▸ **Your goal**
Your result should be every line of the records below that contains the word "decodes".

── Extracted records ──

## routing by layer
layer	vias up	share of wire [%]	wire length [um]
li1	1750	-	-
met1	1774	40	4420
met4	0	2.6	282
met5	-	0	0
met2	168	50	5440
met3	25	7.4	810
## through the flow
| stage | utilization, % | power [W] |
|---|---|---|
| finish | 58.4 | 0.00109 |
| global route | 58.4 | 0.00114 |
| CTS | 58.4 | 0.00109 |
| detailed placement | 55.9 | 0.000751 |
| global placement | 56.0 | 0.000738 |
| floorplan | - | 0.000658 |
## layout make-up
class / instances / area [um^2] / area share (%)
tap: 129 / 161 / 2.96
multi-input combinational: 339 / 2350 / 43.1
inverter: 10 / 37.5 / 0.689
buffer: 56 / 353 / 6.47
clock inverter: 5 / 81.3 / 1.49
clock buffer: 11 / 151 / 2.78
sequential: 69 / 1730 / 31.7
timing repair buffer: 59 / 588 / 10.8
<file path="src/rtl/fetch_sequencer_pkg.sv">
// Shared CPU definitions for the fetch sequencer.
// Contents:
//   - FSM state encodings (legacy 3-bit constants)
//   - opcode constants for the instructions that redirect control flow,
//     plus the other base opcodes that carry an immediate
//   - imm_fmt_e and imm_format(): map an opcode to its immediate layout
package fetch_sequencer_pkg;

    localparam logic [2:0] ST_IDLE   = 3'd0;
    localparam logic [2:0] ST_FETCH  = 3'd1;
    localparam logic [2:0] ST_DECODE = 3'd2;
    localparam logic [2:0] ST_EXEC   = 3'd3;
    localparam logic [2:0] ST_UPDATE = 3'd4;
    localparam logic [2:0] ST_FAULT  = 3'd5;

    localparam logic [6:0] OPC_JAL    = 7'b1101111;
    localparam logic [6:0] OPC_JALR   = 7'b1100111;
    localparam logic [6:0] OPC_BRANCH = 7'b1100011;
    localparam logic [6:0] OPC_LOAD   = 7'b0000011;
    localparam logic [6:0] OPC_OPIMM  = 7'b0010011;
    localparam logic [6:0] OPC_STORE  = 7'b0100011;
    localparam logic [6:0] OPC_LUI    = 7'b0110111;
    localparam logic [6:0] OPC_AUIPC  = 7'b0010111;

    typedef enum logic [2:0] {
        FMT_NONE,
        FMT_I,
        FMT_S,
        FMT_B,
        FMT_U,
        FMT_J
    } imm_fmt_e;

    function automatic imm_fmt_e imm_format(input logic [6:0] opcode);
        imm_fmt_e fmt;
        case (opcode)
            OPC_LOAD, OPC_OPIMM, OPC_JALR: fmt = FMT_I;
            OPC_STORE:                     fmt = FMT_S;
            OPC_BRANCH:                    fmt = FMT_B;
            OPC_LUI, OPC_AUIPC:            fmt = FMT_U;
            OPC_JAL:                       fmt = FMT_J;
            default:                       fmt = FMT_NONE;
        endcase
        return fmt;
    endfunction

endpackage

</file>
<file path="src/rtl/fetch_sequencer_if.sv">
// Instruction memory fetch bus.
//   imem_req   : sequencer -> memory, fetch request
//   imem_addr  : sequencer -> memory, fetch address
//   imem_ready : memory -> sequencer, imem_rdata valid this cycle
//   imem_rdata : memory -> sequencer, fetched instruction word
// master = sequencer side, slave = memory side.
interface fetch_sequencer_if;
    logic        imem_req;
    logic [31:0] imem_addr;
    logic        imem_ready;
    logic [31:0] imem_rdata;

    modport master (
        output imem_req,
        output imem_addr,
        input  imem_ready,
        input  imem_rdata
    );

    modport slave (
        input  imem_req,
        input  imem_addr,
        output imem_ready,
        output imem_rdata
    );
endinterface

</file>
<file path="src/rtl/fetch_sequencer_imm_generator.sv">
// Immediate generator: purely combinational decode of the instruction
// register into a sign-extended 32-bit immediate.
//   instr : instruction word
//   imm32 : decoded immediate (0 for opcodes without an immediate)
module imm_generator
    import fetch_sequencer_pkg::*;
(
    input  logic [31:0] instr,
    output logic [31:0] imm32
);

    always_comb begin
        imm32 = '0;
        case (imm_format(instr[6:0]))
            FMT_I: imm32 = {{20{instr[31]}}, instr[31:20]};
            FMT_S: imm32 = {{20{instr[31]}}, instr[31:25], instr[11:7]};
            FMT_B: imm32 = {{19{instr[31]}}, instr[31], instr[7],
                            instr[30:25], instr[11:8], 1'b0};
            FMT_U: imm32 = {instr[31:12], 12'b0};
            FMT_J: imm32 = {{11{instr[31]}}, instr[31], instr[19:12],
                            instr[20], instr[30:21], 1'b0};
            default: imm32 = '0;
        endcase
    end

endmodule

</file>
<file path="src/rtl/fetch_sequencer.sv">
// Fetch sequencer: multi-cycle control FSM that fetches an instruction,
// decodes its immediate, waits for the datapath, then computes the next pc.
// Ports:
//   clk, rst      : clock (rising edge), asynchronous active-high reset
//   imem          : fetch bus (master side), addr always equals pc
//   exec_done     : datapath finished the current instruction
//   branch_taken  : branch compare result, used only in UPDATE
//   rs1_data      : rs1 value, used only in UPDATE (jalr base)
//   pc, instr     : program counter and instruction register
//   imm32         : decoded immediate of instr
//   link_addr     : pc + 4
//   ir_valid      : instr/imm32 meaningful (DECODE, EXEC)
//   fault         : set in the terminal FAULT state
//   state         : FSM encoding, debug only
module fetch_sequencer
    import fetch_sequencer_pkg::*;
#(
    parameter logic [31:0] RESET_PC       = 32'h0000_0000,
    parameter int          TIMEOUT_CYCLES = 16
) (
    input  logic               clk,
    input  logic               rst,
    fetch_sequencer_if.master  imem,
    input  logic               exec_done,
    input  logic               branch_taken,
    input  logic [31:0]        rs1_data,
    output logic [31:0]        pc,
    output logic [31:0]        instr,
    output logic [31:0]        imm32,
    output logic [31:0]        link_addr,
    output logic               ir_valid,
    output logic               fault,
    output logic [2:0]         state
);

    // Counter value seen in the last allowed wait cycle.
    localparam logic [7:0] WAIT_LAST = 8'(TIMEOUT_CYCLES - 1);

    logic [7:0]         wait_cnt;
    logic [31:0]        next_pc;
    logic               misaligned;
    logic signed [31:0] jalr_off;
    logic [31:0]        jalr_sum;

    imm_generator u_imm (
        .instr (instr),
        .imm32 (imm32)
    );

    // jalr uses the raw I-field of instr, independent of the shared decoder.
    assign jalr_off = {{20{instr[31]}}, instr[31:20]};
    assign jalr_sum = rs1_data + $unsigned(jalr_off);

    always_comb begin
        next_pc = pc + 32'd4;
        case (instr[6:0])
            OPC_JAL:    next_pc = pc + imm32;
            OPC_JALR:   next_pc = {jalr_sum[31:1], 1'b0};
            OPC_BRANCH: next_pc = branch_taken ? (pc + imm32) : (pc + 32'd4);
            default:    next_pc = pc + 32'd4;
        endcase
    end

    assign misaligned = |next_pc[1:0];

    always_ff @(posedge clk or posedge rst) begin
        if (rst) begin
            state    <= ST_IDLE;
            pc       <= RESET_PC;
            instr    <= '0;
            wait_cnt <= '0;
        end else begin
            case (state)
                ST_IDLE: begin
                    wait_cnt <= '0;
                    state    <= ST_FETCH;
                end
                ST_FETCH: begin
                    // A response in the final wait cycle still wins over timeout.
                    if (imem.imem_ready) begin
                        instr <= imem.imem_rdata;
                        state <= ST_DECODE;
                    end else if (wait_cnt == WAIT_LAST) begin
                        state <= ST_FAULT;
                    end else begin
                        wait_cnt <= wait_cnt + 8'd1;
                    end
                end
                ST_DECODE: begin
                    state <= ST_EXEC;
                end
                ST_EXEC: begin
                    if (exec_done) begin
                        state <= ST_UPDATE;
                    end
                end
                ST_UPDATE: begin
                    // A misaligned target leaves pc on the offending instruction.
                    if (misaligned) begin
                        state <= ST_FAULT;
                    end else begin
                        pc       <= next_pc;
                        wait_cnt <= '0;
                        state    <= ST_FETCH;
                    end
                end
                ST_FAULT: begin
                    state <= ST_FAULT;
                end
                default: begin
                    state <= ST_FAULT;
                end
            endcase
        end
    end

    assign imem.imem_req  = (state == ST_FETCH);
    assign imem.imem_addr = pc;
    assign link_addr      = pc + 32'd4;
    assign ir_valid       = (state == ST_DECODE) || (state == ST_EXEC);
    assign fault          = (state == ST_FAULT);

endmodule

</file>
<file path="src/flat_wrapper.sv">
// flat-port wrapper written by rule: the top's interface ports become plain ports
module fetch_sequencer_flat import fetch_sequencer_pkg::*;
#(
    parameter logic [31:0] RESET_PC       = 32'h0000_0000,
    parameter int          TIMEOUT_CYCLES = 16
)
  (clk, rst, exec_done, branch_taken, rs1_data, pc, instr, imm32, link_addr, ir_valid, fault, state, imem_imem_req, imem_imem_addr, imem_imem_ready, imem_imem_rdata);
  fetch_sequencer_if imem_i ();
  input  logic clk;
  input  logic rst;
  input  logic exec_done;
  input  logic branch_taken;
  input  logic [31:0] rs1_data;
  output logic [31:0] pc;
  output logic [31:0] instr;
  output logic [31:0] imm32;
  output logic [31:0] link_addr;
  output logic ir_valid;
  output logic fault;
  output logic [2:0] state;
  output wire logic [$bits(imem_i.imem_req)-1:0] imem_imem_req;
  output wire logic [$bits(imem_i.imem_addr)-1:0] imem_imem_addr;
  input wire logic [$bits(imem_i.imem_ready)-1:0] imem_imem_ready;
  input wire logic [$bits(imem_i.imem_rdata)-1:0] imem_imem_rdata;
  assign imem_imem_req = imem_i.imem_req;
  assign imem_imem_addr = imem_i.imem_addr;
  assign imem_i.imem_ready = imem_imem_ready;
  assign imem_i.imem_rdata = imem_imem_rdata;
  fetch_sequencer #(.RESET_PC(RESET_PC), .TIMEOUT_CYCLES(TIMEOUT_CYCLES)) u_core (.clk(clk), .rst(rst), .imem(imem_i), .exec_done(exec_done), .branch_taken(branch_taken), .rs1_data(rs1_data), .pc(pc), .instr(instr), .imm32(imm32), .link_addr(link_addr), .ir_valid(ir_valid), .fault(fault), .state(state));
endmodule
</file>
$ cat config.mk
export PLATFORM = sky130hd
export DESIGN_NAME = pipeline_ctrl
export DESIGN_NICKNAME = d
export VERILOG_FILES = /design/src/rtl/pipeline_ctrl.sv
export SDC_FILE = /design/constraint.sdc
export NUM_CORES = 1
export LEC_CHECK = 0
export ABC_AREA = 1
export CORE_MARGIN = 1.5
export CORE_UTILIZATION = 34
export CTS_BUF_LIST = sky130_fd_sc_hd__clkbuf_4 sky130_fd_sc_hd__clkbuf_8
export DETAILED_ROUTE_END_ITERATION = 12
export PLACE_DENSITY = 0.84
export SYNTH_ARGS = -nofsm -noshare
export SYNTH_HDL_FRONTEND = slang
export SYNTH_SLANG_ARGS = --single-unit
$ cat constraint.sdc
create_clock -name clk_i -period 2.1 [get_ports clk_i]
set_input_delay 0.21 -clock clk_i [delete_from_list [all_inputs] [get_ports clk_i]]
set_output_delay 0.21 -clock clk_i [all_outputs]
set_load 0.01 [all_outputs]
`config.mk`:
```
export PLATFORM = sky130hd
export DESIGN_NAME = pipe_queue
export DESIGN_NICKNAME = d
export VERILOG_FILES = /design/src/rtl/pipe_queue_pkg.sv /design/src/rtl/pipe_queue_ram.sv /design/src/rtl/pipe_queue.sv
export SDC_FILE = /design/constraint.sdc
export NUM_CORES = 1
export LEC_CHECK = 0
export CORE_UTILIZATION = 23
export CTS_CLUSTER_DIAMETER = 80
export DETAILED_ROUTE_END_ITERATION = 6
export GPL_TIMING_DRIVEN = 0
export HOLD_SLACK_MARGIN = 0.03
export SYNTH_ARGS = -nofsm -noshare
export SYNTH_HDL_FRONTEND = slang
export SYNTH_SLANG_ARGS = --single-unit
```
`constraint.sdc`:
```
create_clock -name aclk -period 8.25 [get_ports aclk]
set_input_delay 2.0625 -clock aclk [delete_from_list [all_inputs] [get_ports aclk]]
set_output_delay 2.0625 -clock aclk [all_outputs]
set_load 0.01 [all_outputs]
```
`src/rtl/hit_map_framer.sv`:
```
// hit_map_framer: buffers backpressured hit-row frames and replays them as
// START, data rows, STOP and idle zero words with no bubbles inside a frame.

module hit_map_framer #(
  parameter int MAPSIZE  = 38,
  parameter int MAX_ROWS = 16,
  parameter int GAP      = 4
) (
  input  logic             clk,
  input  logic             reset,
  input  logic [MAPSIZE:0] row_in,
  input  logic             row_valid,
  input  logic             row_sof,
  input  logic             row_eof,
  output logic             row_ready,
  input  logic             err_clr,
  output logic [MAPSIZE:0] map_out,
  output logic             frame_active,
  output logic [15:0]      frame_cnt,
  output logic             alias_err,
  output logic             trunc_err,
  output logic             proto_err
);

  localparam int W  = MAPSIZE + 1;
  localparam int AW = (MAX_ROWS > 1) ? $clog2(MAX_ROWS) : 1;
  localparam int CW = $clog2(MAX_ROWS + 1) + 1;
  localparam int GW = (GAP > 1) ? $clog2(GAP) : 1;

  function automatic logic [W-1:0] mk_start();
    logic [W-1:0] p;
    for (int i = 0; i < W; i++) p[i] = (i % 2 == 0);
    return p;
  endfunction

  localparam logic [W-1:0] START_W = mk_start();
  localparam logic [W-1:0] STOP_W  = ~START_W;

  function automatic logic [AW-1:0] ptr_inc(input logic [AW-1:0] p);
    return (p == AW'(MAX_ROWS - 1)) ? '0 : p + 1'b1;
  endfunction

  typedef struct packed {
    logic         sof;
    logic         last;
    logic [W-1:0] row;
  } entry_t;

  typedef enum logic [2:0] {
    S_IDLE,
    S_START,
    S_DATA,
    S_STOP,
    S_GAP
  } state_t;

  entry_t mem [MAX_ROWS];

  logic [AW-1:0] wr_ptr_q, wr_ptr_d;
  logic [AW-1:0] rd_ptr_q, rd_ptr_d;
  logic [AW-1:0] rd_nxt;
  logic [CW-1:0] count_q, count_d;
  logic [CW-1:0] cmpl_q, cmpl_d;
  logic [CW-1:0] rcnt_q, rcnt_d;
  logic          rdy_q, rdy_d;
  logic          open_q, open_d;
  logic          drop_q, drop_d;
  state_t        state_q, state_d;
  logic [GW-1:0] gcnt_q, gcnt_d;
  logic [W-1:0]  map_q, map_d;
  logic          act_q, act_d;
  logic [15:0]   fcnt_q, fcnt_d;
  logic          alias_q, alias_d;
  logic          trunc_q, trunc_d;
  logic          proto_q, proto_d;

  logic          acc;
  logic          aliased;
  logic          push;
  logic          pop;
  logic          dec;
  logic [1:0]    inc;
  logic          alias_ev;
  logic          trunc_ev;
  logic          proto_ev;
  entry_t        wr_ent;

  assign acc     = row_valid && rdy_q;
  assign aliased = (row_in == START_W) || (row_in == STOP_W);
  assign rd_nxt  = ptr_inc(rd_ptr_q);

  // Frame assembly: decides what each accepted row becomes in the FIFO.
  always_comb begin
    push       = 1'b0;
    inc        = 2'd0;
    alias_ev   = 1'b0;
    trunc_ev   = 1'b0;
    proto_ev   = 1'b0;
    open_d     = open_q;
    drop_d     = drop_q;
    rcnt_d     = rcnt_q;
    wr_ent.sof  = row_sof;
    wr_ent.last = row_eof;
    wr_ent.row  = aliased ? '0 : row_in;
    if (acc) begin
      if (row_sof) begin
        push     = 1'b1;
        alias_ev = aliased;
        drop_d   = 1'b0;
        rcnt_d   = CW'(1);
        open_d   = !row_eof;
        if (open_q) inc = 2'd1;
        if (row_eof) inc = inc + 2'd1;
      end else if (drop_q) begin
        trunc_ev = 1'b1;
        if (row_eof) drop_d = 1'b0;
      end else if (!open_q) begin
        proto_ev = 1'b1;
      end else begin
        push     = 1'b1;
        alias_ev = aliased;
        rcnt_d   = rcnt_q + 1'b1;
        if (row_eof || rcnt_q == CW'(MAX_ROWS - 1)) begin
          wr_ent.last = 1'b1;
          open_d      = 1'b0;
          rcnt_d      = '0;
          inc         = 2'd1;
          drop_d      = !row_eof;
        end
      end
    end
  end

  // Read-side sequencer; every output is the registered word for this state.
  always_comb begin
    state_d = state_q;
    gcnt_d  = gcnt_q;
    map_d   = map_q;
    act_d   = act_q;
    fcnt_d  = fcnt_q;
    pop     = 1'b0;
    dec     = 1'b0;
    unique case (state_q)
      S_IDLE: begin
        map_d = '0;
        act_d = 1'b0;
        if (cmpl_q != '0) begin
          state_d = S_START;
          dec     = 1'b1;
        end
      end
      S_START: begin
        map_d   = START_W;
        act_d   = 1'b1;
        state_d = S_DATA;
      end
      S_DATA: begin
        pop   = (count_q != '0);
        map_d = mem[rd_ptr_q].row;
        act_d = 1'b1;
        if (mem[rd_ptr_q].last ||
            (count_q > CW'(1) && mem[rd_nxt].sof))
          state_d = S_STOP;
      end
      S_STOP: begin
        map_d   = STOP_W;
        act_d   = 1'b1;
        fcnt_d  = fcnt_q + 16'd1;
        gcnt_d  = '0;
        state_d = S_GAP;
      end
      S_GAP: begin
        map_d  = '0;
        act_d  = 1'b0;
        gcnt_d = gcnt_q + 1'b1;
        if (gcnt_q == GW'(GAP - 1)) state_d = S_IDLE;
      end
      default: state_d = S_IDLE;
    endcase
  end

  always_comb begin
    wr_ptr_d = push ? ptr_inc(wr_ptr_q) : wr_ptr_q;
    rd_ptr_d = pop ? ptr_inc(rd_ptr_q) : rd_ptr_q;
    count_d  = count_q + CW'(push) - CW'(pop);
    cmpl_d   = cmpl_q + CW'(inc) - CW'(dec);
    rdy_d    = (count_d < CW'(MAX_ROWS));
    alias_d  = (alias_q && !err_clr) || alias_ev;
    trunc_d  = (trunc_q && !err_clr) || trunc_ev;
    proto_d  = (proto_q && !err_clr) || proto_ev;
  end

  always_ff @(posedge clk) begin
    if (push) mem[wr_ptr_q] <= wr_ent;
  end

  always_ff @(posedge clk or posedge reset) begin
    if (reset) begin
      wr_ptr_q <= '0;
      rd_ptr_q <= '0;
      count_q  <= '0;
      cmpl_q   <= '0;
      rcnt_q   <= '0;
      rdy_q    <= 1'b0;
      open_q   <= 1'b0;
      drop_q   <= 1'b0;
      state_q  <= S_IDLE;
      gcnt_q   <= '0;
      map_q    <= '0;
      act_q    <= 1'b0;
      fcnt_q   <= '0;
      alias_q  <= 1'b0;
      trunc_q  <= 1'b0;
      proto_q  <= 1'b0;
    end else begin
      wr_ptr_q <= wr_ptr_d;
      rd_ptr_q <= rd_ptr_d;
      count_q  <= count_d;
      cmpl_q   <= cmpl_d;
      rcnt_q   <= rcnt_d;
      rdy_q    <= rdy_d;
      open_q   <= open_d;
      drop_q   <= drop_d;
      state_q  <= state_d;
      gcnt_q   <= gcnt_d;
      map_q    <= map_d;
      act_q    <= act_d;
      fcnt_q   <= fcnt_d;
      alias_q  <= alias_d;
      trunc_q  <= trunc_d;
      proto_q  <= proto_d;
    end
  end

  assign row_ready    = rdy_q;
  assign map_out      = map_q;
  assign frame_active = act_q;
  assign frame_cnt    = fcnt_q;
  assign alias_err    = alias_q;
  assign trunc_err    = trunc_q;
  assign proto_err    = proto_q;

endmodule

```
==> src/rtl/mc_ctrl.sv <==
// Multi-cycle MIPS control unit: sequences FETCH/DECODE/EXEC/MEM/WB and decodes
// the datapath selects, write enables and op codes from state, opcode and funct.
module mc_ctrl (
   input  logic        clk,
   input  logic        reset,
   input  logic [5:0]  opcode,
   input  logic [5:0]  funct,
   input  logic        zero,
   output logic [1:0]  MGRFA3,
   output logic [1:0]  MGRFWD,
   output logic        MALUB,
   output logic        GRFWE,
   output logic        DMWE,
   output logic        PCWE,
   output logic        IRWE,
   output logic [1:0]  NPCOp,
   output logic [2:0]  ALUOp,
   output logic [1:0]  EXTOp,
   output logic [2:0]  state,
   output logic        retire,
   output logic [31:0] icount
);

   typedef enum logic [2:0] {
      S_FETCH  = 3'd0,
      S_DECODE = 3'd1,
      S_EXEC   = 3'd2,
      S_MEM    = 3'd3,
      S_WB     = 3'd4
   } state_t;

   state_t cur, nxt;

   logic is_r, is_addu, is_subu, is_jr, is_ori, is_lw, is_sw;
   logic is_beq, is_lui, is_j, is_jal, is_nop;

   assign is_r    = (opcode == 6'h00);
   assign is_addu = is_r && (funct == 6'h21);
   assign is_subu = is_r && (funct == 6'h23);
   assign is_jr   = is_r && (funct == 6'h08);
   assign is_ori  = (opcode == 6'h0d);
   assign is_lw   = (opcode == 6'h23);
   assign is_sw   = (opcode == 6'h2b);
   assign is_beq  = (opcode == 6'h04);
   assign is_lui  = (opcode == 6'h0f);
   assign is_j    = (opcode == 6'h02);
   assign is_jal  = (opcode == 6'h03);
   assign is_nop  = !(is_addu || is_subu || is_jr || is_ori || is_lw || is_sw ||
                      is_beq || is_lui || is_j || is_jal);

   // ALU configuration shared by EXEC and WB so the result stays stable
   // while it is written back.
   logic [2:0] alu_cfg;
   logic       alub_cfg;
   logic [1:0] ext_cfg;

   always_comb begin
      alu_cfg  = 3'b000;
      alub_cfg = 1'b0;
      ext_cfg  = 2'b00;
      if (is_subu) begin
         alu_cfg = 3'b001;
      end else if (is_ori) begin
         alu_cfg  = 3'b010;
         alub_cfg = 1'b1;
      end else if (is_lui) begin
         alub_cfg = 1'b1;
         ext_cfg  = 2'b10;
      end else if (is_lw || is_sw) begin
         alub_cfg = 1'b1;
         ext_cfg  = 2'b01;
      end else if (is_beq) begin
         alu_cfg = 3'b001;
         ext_cfg = 2'b01;
      end
   end

   always_comb begin
      nxt    = S_FETCH;
      MGRFA3 = 2'b00;
      MGRFWD = 2'b00;
      MALUB  = 1'b0;
      GRFWE  = 1'b0;
      DMWE   = 1'b0;
      PCWE   = 1'b0;
      IRWE   = 1'b0;
      NPCOp  = 2'b00;
      ALUOp  = 3'b000;
      EXTOp  = 2'b00;
      retire = 1'b0;
      case (cur)
         S_FETCH: begin
            IRWE = 1'b1;
            PCWE = 1'b1;
            nxt  = S_DECODE;
         end
         S_DECODE: begin
            if (is_j || is_jal) begin
               PCWE   = 1'b1;
               NPCOp  = 2'b10;
               retire = 1'b1;
               if (is_jal) begin
                  GRFWE  = 1'b1;
                  MGRFA3 = 2'b10;
                  MGRFWD = 2'b10;
               end
            end else if (is_jr) begin
               PCWE   = 1'b1;
               NPCOp  = 2'b11;
               retire = 1'b1;
            end else if (is_nop) begin
               retire = 1'b1;
            end else begin
               nxt = S_EXEC;
            end
         end
         S_EXEC: begin
            ALUOp = alu_cfg;
            MALUB = alub_cfg;
            EXTOp = ext_cfg;
            if (is_beq) begin
               NPCOp  = 2'b01;
               PCWE   = zero;
               retire = 1'b1;
            end else if (is_lw || is_sw) begin
               nxt = S_MEM;
            end else begin
               nxt = S_WB;
            end
         end
         S_MEM: begin
            if (is_sw) begin
               DMWE   = 1'b1;
               retire = 1'b1;
            end else begin
               nxt = S_WB;
            end
         end
         S_WB: begin
            ALUOp  = alu_cfg;
            MALUB  = alub_cfg;
            EXTOp  = ext_cfg;
            GRFWE  = 1'b1;
            retire = 1'b1;
            MGRFA3 = (is_ori || is_lui || is_lw) ? 2'b01 : 2'b00;
            MGRFWD = is_lw ? 2'b01 : 2'b00;
         end
         default: nxt = S_FETCH;
      endcase
   end

   always_ff @(posedge clk or posedge reset) begin
      if (reset) begin
         cur    <= S_FETCH;
         icount <= 32'd0;
      end else begin
         cur <= nxt;
         if (retire) icount <= icount + 32'd1;
      end
   end

   assign state = cur;

endmodule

───

▸ **Solution**
// decodes its immediate, waits for the datapath, then computes the next pc.
// Multi-cycle MIPS control unit: sequences FETCH/DECODE/EXEC/MEM/WB and decodes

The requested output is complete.